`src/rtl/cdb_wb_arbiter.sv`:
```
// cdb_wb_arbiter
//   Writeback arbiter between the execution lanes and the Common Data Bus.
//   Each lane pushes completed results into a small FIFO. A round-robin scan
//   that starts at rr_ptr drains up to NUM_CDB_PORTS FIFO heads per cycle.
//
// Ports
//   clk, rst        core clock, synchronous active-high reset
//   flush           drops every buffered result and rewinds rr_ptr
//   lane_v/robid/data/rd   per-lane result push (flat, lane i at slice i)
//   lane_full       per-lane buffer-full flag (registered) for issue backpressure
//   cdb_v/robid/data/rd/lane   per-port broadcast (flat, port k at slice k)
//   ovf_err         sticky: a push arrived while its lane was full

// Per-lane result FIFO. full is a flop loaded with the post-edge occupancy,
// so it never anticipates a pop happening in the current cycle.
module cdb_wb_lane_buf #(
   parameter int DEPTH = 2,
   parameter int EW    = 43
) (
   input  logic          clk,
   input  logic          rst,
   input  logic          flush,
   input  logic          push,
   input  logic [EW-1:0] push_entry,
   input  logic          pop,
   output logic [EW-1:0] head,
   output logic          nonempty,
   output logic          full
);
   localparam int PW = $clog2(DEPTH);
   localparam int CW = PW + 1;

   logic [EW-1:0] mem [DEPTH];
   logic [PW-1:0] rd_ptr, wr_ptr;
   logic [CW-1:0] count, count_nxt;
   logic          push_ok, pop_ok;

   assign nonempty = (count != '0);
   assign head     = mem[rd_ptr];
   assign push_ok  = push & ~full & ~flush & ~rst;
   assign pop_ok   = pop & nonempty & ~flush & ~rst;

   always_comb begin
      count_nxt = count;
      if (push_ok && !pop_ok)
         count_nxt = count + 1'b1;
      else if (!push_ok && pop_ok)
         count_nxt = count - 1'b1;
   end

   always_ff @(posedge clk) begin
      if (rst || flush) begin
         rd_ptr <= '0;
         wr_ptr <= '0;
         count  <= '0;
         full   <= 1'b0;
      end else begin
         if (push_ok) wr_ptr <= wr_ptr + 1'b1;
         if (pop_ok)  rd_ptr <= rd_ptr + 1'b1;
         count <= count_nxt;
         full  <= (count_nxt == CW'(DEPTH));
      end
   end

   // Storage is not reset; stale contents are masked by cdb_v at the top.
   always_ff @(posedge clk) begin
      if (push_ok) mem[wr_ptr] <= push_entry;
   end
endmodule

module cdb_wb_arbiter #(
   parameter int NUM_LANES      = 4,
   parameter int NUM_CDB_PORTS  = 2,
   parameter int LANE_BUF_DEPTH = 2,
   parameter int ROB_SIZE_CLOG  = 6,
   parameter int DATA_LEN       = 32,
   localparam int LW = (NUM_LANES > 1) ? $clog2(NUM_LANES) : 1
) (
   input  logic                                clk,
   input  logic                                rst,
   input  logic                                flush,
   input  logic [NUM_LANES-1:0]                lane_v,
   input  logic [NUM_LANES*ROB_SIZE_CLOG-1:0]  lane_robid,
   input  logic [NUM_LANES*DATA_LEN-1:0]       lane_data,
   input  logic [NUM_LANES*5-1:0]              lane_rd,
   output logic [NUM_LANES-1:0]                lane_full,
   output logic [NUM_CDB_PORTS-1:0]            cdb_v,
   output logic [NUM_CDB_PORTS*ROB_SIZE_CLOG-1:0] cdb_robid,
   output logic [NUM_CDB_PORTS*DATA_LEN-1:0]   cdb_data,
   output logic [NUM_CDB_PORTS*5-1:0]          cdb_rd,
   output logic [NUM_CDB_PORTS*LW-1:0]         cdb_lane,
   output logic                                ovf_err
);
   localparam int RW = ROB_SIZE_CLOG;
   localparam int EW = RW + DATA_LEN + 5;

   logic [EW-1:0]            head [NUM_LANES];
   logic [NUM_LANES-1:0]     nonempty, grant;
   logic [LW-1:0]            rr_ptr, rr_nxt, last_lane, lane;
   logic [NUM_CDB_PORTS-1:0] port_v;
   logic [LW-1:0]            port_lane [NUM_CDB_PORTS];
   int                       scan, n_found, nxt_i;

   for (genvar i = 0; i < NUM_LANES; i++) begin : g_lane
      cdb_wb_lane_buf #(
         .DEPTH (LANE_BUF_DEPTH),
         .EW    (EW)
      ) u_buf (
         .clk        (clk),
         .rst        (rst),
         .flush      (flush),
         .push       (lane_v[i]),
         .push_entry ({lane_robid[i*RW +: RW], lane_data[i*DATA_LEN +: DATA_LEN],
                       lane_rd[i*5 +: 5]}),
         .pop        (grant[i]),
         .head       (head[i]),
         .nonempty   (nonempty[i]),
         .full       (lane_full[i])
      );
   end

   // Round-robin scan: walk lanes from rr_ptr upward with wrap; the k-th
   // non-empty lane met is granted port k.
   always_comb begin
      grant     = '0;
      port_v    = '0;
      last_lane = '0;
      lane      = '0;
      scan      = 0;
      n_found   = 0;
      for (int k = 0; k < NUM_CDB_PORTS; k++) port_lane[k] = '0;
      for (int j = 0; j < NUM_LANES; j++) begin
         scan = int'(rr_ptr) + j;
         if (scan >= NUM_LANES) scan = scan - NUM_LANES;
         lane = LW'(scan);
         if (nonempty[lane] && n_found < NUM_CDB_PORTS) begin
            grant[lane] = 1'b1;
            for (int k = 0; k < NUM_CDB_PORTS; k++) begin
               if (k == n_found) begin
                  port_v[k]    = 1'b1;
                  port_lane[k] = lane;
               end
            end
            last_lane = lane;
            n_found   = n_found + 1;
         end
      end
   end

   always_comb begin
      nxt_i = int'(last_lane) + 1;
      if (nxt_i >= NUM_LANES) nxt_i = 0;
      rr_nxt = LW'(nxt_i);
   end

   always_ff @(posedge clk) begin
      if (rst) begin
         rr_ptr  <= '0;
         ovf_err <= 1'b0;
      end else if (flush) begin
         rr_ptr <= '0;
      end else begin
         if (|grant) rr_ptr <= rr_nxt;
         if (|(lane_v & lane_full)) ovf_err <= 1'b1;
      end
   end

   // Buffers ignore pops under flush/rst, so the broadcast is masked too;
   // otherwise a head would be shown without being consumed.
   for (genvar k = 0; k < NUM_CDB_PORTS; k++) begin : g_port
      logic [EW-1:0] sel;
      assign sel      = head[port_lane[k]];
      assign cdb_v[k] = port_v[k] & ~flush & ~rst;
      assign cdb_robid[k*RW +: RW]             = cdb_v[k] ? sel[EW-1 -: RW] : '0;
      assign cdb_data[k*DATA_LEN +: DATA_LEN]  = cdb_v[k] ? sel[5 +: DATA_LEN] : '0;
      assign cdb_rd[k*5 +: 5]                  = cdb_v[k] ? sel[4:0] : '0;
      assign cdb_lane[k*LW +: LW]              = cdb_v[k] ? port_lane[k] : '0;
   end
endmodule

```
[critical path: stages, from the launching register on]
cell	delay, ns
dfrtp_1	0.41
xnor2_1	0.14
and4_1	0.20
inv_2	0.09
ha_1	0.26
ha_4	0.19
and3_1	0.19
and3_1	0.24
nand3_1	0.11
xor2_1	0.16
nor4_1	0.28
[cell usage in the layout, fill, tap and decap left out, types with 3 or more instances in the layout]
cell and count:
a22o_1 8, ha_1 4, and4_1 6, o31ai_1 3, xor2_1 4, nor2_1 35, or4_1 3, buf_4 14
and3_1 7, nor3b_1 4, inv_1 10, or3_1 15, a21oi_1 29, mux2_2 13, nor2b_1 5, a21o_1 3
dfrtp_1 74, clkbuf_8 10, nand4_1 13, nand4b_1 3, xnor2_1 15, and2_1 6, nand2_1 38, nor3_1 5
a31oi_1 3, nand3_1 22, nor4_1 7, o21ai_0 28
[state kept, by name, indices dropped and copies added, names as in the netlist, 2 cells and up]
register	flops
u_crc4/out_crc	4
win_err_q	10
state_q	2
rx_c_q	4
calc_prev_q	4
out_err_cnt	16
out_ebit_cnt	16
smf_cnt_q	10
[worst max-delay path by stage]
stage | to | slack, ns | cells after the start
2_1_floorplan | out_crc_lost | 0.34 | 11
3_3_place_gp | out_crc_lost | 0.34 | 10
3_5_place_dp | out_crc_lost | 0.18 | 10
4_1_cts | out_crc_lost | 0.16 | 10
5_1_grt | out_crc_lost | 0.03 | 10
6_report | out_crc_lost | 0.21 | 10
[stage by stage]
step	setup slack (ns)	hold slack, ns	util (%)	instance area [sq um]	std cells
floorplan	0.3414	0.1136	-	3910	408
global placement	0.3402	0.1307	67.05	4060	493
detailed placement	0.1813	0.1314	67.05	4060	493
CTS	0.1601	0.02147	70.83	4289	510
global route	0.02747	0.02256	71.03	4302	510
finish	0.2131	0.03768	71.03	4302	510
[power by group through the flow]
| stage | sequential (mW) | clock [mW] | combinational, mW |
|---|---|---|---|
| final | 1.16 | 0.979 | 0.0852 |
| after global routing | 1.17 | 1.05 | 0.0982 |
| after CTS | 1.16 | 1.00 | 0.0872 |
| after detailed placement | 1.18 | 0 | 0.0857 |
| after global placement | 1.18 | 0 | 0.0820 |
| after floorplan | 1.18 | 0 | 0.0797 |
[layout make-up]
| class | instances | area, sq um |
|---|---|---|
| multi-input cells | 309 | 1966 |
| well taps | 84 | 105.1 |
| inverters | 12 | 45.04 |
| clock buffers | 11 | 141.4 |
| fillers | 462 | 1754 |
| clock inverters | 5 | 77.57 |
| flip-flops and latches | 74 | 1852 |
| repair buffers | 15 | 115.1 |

*ASSIGNED TASK*. Starting at the line that contains "[critical path: stages, from" and stopping after the line that contains "[cell usage in", write out every line exactly as it appears above, and no other line.

*ANSWER TO THIS EXERCISE*.
[critical path: stages, from the launching register on]
cell	delay, ns
dfrtp_1	0.41
xnor2_1	0.14
and4_1	0.20
inv_2	0.09
ha_1	0.26
ha_4	0.19
and3_1	0.19
and3_1	0.24
nand3_1	0.11
xor2_1	0.16
nor4_1	0.28
[cell usage in the layout, fill, tap and decap left out, types with 3 or more instances in the layout]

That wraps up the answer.